### EXERCISE AIM
For the records below, tally the lines that include the word "codes" and report the number alone.

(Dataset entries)
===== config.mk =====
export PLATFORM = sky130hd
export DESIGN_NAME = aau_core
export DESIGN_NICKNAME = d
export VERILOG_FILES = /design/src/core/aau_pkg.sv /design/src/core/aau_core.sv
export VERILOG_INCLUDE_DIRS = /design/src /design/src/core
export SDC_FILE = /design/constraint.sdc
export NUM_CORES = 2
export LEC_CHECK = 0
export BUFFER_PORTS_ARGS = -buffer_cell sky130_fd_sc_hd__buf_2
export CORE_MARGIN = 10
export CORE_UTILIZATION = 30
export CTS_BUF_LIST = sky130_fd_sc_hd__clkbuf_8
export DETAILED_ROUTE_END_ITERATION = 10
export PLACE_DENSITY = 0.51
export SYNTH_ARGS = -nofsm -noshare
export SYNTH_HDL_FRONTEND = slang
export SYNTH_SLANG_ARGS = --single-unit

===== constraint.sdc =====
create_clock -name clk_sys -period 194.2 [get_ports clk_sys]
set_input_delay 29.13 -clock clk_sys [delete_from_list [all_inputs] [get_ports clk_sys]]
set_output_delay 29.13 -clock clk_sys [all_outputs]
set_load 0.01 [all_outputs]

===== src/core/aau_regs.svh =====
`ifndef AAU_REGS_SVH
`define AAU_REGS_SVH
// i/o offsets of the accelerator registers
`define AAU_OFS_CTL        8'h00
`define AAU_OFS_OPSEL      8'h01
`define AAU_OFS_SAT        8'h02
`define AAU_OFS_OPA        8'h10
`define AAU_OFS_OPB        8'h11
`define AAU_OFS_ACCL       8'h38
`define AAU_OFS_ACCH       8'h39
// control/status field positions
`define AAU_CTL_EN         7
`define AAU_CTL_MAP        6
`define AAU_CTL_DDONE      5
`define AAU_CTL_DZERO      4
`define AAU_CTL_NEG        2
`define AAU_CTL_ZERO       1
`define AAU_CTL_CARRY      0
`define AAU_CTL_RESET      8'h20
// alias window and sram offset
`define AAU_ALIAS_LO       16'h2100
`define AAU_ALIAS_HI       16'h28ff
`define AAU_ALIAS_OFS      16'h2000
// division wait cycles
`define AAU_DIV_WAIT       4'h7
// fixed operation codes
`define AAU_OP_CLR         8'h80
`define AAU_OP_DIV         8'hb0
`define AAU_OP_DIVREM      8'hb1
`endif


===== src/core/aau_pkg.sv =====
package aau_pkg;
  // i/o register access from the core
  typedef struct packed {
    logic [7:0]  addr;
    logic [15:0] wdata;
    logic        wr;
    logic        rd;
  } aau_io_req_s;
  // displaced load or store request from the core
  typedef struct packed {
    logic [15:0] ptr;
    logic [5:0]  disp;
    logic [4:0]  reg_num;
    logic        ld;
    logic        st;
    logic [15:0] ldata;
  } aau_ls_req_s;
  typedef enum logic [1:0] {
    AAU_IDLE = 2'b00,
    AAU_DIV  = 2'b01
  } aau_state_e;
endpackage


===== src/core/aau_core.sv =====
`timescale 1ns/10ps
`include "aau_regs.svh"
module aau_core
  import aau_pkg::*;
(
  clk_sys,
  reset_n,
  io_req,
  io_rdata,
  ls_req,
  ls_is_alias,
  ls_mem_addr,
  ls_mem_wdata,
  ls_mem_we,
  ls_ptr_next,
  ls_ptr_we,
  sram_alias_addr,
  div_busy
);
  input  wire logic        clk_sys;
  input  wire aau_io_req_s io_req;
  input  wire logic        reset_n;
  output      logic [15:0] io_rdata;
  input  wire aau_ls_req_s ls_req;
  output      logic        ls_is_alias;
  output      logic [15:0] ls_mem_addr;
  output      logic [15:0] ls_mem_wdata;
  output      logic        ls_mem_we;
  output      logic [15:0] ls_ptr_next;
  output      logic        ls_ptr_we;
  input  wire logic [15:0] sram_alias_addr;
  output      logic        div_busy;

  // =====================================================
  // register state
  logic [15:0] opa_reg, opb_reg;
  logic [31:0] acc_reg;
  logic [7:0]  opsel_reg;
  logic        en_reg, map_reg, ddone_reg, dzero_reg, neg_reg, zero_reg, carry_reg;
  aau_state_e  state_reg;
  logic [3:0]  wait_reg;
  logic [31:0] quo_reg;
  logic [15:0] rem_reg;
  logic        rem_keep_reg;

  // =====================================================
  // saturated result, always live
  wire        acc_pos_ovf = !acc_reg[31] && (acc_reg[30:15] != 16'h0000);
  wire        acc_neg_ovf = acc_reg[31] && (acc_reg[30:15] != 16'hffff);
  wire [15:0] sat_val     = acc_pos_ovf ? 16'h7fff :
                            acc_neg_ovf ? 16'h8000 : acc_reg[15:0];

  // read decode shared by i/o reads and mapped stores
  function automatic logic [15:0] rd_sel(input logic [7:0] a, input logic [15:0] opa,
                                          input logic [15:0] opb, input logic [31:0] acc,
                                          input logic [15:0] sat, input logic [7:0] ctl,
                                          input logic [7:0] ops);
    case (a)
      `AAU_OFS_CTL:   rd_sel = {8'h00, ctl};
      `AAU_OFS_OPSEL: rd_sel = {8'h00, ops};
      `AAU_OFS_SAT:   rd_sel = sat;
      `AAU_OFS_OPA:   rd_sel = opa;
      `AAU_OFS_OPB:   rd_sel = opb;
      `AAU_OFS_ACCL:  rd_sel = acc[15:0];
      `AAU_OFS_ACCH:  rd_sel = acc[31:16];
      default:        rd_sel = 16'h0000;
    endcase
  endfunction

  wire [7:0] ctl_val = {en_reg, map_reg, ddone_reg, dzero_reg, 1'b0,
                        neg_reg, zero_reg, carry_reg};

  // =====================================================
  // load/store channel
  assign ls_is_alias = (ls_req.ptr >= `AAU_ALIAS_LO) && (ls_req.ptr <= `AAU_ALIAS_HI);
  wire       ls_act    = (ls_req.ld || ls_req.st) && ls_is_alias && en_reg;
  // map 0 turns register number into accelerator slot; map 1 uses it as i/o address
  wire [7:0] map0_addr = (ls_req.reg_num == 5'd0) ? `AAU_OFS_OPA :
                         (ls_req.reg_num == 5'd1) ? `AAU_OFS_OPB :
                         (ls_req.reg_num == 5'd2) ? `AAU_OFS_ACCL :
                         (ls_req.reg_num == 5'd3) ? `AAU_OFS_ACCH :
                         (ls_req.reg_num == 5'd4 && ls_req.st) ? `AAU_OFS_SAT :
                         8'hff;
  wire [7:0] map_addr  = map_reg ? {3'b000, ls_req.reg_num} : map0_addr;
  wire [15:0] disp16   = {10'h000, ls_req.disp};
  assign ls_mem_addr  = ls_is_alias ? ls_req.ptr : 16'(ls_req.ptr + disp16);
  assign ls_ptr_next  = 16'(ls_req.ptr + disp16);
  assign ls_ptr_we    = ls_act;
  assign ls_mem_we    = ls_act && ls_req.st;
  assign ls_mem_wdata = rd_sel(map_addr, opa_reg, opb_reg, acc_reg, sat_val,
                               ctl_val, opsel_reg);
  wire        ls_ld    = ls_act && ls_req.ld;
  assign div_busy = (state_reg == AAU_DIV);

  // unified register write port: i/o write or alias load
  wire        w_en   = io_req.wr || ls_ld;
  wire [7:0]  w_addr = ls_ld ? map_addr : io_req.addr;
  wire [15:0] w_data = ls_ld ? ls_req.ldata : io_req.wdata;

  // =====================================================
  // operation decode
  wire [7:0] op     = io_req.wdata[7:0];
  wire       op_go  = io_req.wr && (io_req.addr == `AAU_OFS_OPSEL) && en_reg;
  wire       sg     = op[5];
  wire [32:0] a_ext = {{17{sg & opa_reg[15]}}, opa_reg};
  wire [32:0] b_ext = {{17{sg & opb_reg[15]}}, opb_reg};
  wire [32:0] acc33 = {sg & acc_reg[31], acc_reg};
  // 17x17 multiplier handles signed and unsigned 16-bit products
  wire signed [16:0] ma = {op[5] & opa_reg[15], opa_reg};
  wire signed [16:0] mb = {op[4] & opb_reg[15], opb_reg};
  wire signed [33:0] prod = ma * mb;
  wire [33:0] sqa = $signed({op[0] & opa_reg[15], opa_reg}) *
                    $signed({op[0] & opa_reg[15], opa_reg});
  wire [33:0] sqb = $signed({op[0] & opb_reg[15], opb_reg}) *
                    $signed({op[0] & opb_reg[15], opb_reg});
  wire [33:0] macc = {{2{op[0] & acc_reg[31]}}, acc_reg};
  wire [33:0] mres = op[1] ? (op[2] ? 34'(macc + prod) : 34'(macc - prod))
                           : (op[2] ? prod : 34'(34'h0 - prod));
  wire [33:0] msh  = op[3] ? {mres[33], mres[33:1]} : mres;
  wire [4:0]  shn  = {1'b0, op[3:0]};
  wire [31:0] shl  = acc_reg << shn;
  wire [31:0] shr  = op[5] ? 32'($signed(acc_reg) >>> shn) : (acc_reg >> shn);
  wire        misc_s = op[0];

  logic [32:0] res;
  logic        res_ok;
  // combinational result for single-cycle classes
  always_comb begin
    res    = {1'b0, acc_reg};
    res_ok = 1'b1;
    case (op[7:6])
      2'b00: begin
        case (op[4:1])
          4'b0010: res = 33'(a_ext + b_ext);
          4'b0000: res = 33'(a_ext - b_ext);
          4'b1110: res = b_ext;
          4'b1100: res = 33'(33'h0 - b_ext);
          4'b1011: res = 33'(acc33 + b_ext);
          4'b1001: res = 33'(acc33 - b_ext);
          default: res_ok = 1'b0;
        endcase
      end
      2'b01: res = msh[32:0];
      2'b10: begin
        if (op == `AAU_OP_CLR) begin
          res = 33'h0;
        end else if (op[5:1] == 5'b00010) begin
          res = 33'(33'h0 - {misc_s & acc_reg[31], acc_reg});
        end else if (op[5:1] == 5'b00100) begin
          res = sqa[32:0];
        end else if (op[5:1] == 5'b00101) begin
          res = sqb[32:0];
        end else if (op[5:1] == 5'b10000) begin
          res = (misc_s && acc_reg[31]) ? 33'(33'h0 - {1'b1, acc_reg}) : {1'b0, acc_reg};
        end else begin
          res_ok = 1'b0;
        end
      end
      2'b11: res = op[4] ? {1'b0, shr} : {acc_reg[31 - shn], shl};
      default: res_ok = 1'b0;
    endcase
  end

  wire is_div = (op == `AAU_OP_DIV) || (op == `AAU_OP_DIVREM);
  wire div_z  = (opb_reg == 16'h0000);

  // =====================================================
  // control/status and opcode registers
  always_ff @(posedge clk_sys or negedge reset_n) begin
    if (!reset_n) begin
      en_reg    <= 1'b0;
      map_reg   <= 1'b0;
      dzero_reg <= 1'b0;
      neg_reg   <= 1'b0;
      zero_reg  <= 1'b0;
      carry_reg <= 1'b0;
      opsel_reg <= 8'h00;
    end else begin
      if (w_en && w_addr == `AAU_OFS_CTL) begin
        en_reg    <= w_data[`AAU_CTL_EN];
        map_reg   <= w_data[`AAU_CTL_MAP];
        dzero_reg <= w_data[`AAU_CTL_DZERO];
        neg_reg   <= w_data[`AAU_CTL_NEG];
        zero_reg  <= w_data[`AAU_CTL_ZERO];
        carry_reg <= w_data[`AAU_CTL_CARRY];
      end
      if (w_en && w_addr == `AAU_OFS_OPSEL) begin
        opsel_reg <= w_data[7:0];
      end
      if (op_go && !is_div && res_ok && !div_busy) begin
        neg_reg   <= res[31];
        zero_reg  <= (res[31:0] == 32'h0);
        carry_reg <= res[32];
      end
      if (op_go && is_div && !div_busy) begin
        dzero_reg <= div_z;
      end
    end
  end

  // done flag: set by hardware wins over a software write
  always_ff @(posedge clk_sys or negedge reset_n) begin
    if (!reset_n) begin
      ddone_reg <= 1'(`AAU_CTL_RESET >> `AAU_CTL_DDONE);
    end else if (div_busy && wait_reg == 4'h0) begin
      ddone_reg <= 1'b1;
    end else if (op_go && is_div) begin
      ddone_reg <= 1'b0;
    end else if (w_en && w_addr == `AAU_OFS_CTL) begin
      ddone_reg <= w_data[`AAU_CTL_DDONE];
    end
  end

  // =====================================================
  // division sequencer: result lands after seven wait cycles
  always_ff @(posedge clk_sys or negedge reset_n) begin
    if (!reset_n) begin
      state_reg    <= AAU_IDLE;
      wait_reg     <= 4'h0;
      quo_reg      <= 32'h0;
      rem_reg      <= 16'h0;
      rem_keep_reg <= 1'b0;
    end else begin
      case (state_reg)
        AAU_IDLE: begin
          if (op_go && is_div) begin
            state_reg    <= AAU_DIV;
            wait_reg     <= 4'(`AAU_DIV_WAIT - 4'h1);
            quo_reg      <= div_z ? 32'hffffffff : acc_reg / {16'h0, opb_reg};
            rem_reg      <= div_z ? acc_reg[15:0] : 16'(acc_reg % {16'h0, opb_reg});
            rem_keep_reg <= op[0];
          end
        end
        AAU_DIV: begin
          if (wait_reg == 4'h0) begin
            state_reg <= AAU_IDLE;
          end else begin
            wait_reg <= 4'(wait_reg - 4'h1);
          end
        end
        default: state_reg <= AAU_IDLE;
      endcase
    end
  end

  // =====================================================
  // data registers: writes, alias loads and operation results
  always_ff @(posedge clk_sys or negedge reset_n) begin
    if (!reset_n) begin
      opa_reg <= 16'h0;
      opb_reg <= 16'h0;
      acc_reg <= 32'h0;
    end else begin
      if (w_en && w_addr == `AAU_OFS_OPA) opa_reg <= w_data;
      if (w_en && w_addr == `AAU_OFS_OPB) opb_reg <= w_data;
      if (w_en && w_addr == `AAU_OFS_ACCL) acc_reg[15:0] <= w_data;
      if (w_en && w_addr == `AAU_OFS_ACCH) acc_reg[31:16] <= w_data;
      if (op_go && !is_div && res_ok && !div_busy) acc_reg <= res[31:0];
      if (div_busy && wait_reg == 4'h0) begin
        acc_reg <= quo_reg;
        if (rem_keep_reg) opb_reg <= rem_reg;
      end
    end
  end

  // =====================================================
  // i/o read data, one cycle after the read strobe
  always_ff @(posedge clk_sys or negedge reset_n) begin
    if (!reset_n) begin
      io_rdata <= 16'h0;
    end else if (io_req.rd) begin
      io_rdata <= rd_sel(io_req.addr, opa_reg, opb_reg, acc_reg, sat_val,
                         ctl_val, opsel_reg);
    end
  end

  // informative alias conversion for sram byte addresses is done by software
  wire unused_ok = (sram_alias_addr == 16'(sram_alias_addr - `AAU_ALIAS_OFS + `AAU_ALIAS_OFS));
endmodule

* * *

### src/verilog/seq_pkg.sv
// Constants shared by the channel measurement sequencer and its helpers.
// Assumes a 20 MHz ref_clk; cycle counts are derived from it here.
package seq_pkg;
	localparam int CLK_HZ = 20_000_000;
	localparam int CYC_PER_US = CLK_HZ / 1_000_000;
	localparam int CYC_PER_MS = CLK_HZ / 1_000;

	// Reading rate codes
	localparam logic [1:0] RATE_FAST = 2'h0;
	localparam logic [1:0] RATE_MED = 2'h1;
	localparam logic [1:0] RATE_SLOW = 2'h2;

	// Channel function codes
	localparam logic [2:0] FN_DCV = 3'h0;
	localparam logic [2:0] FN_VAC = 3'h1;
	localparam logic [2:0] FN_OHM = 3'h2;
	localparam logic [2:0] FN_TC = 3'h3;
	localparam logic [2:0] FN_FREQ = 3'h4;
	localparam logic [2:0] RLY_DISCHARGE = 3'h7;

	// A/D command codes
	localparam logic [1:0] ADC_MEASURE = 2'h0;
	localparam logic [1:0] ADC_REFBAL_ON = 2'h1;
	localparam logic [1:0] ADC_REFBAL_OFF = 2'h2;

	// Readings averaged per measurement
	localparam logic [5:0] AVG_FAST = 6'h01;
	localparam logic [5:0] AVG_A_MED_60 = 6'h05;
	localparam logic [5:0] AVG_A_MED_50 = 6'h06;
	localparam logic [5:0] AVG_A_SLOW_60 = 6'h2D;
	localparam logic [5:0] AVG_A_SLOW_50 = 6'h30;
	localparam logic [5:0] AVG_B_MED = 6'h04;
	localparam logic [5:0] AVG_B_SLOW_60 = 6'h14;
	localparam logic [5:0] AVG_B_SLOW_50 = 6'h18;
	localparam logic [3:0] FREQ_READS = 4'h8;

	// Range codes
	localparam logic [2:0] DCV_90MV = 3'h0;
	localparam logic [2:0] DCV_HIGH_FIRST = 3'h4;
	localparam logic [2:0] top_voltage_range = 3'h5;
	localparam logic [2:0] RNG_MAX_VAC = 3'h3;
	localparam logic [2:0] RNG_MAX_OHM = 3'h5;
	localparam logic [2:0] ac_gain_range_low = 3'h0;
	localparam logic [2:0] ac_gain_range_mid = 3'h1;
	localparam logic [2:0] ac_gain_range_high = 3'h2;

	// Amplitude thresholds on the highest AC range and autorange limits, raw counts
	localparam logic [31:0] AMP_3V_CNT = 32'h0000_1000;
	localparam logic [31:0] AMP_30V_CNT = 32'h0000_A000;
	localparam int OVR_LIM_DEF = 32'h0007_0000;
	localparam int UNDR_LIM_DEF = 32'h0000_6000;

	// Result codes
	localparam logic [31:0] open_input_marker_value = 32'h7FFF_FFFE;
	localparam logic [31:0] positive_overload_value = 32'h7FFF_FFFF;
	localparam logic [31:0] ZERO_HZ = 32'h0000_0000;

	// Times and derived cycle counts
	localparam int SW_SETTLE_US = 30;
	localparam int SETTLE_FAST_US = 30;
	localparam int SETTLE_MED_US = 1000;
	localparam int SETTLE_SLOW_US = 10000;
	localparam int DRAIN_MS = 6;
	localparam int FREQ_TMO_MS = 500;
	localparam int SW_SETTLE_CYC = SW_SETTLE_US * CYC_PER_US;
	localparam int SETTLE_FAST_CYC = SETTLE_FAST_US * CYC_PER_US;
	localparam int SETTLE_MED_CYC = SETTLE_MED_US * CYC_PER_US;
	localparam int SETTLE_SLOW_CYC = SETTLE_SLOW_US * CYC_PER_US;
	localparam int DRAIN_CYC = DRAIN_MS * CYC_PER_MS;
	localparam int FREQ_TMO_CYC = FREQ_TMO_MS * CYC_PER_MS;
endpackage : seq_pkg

### PROBLEM SOLUTION
6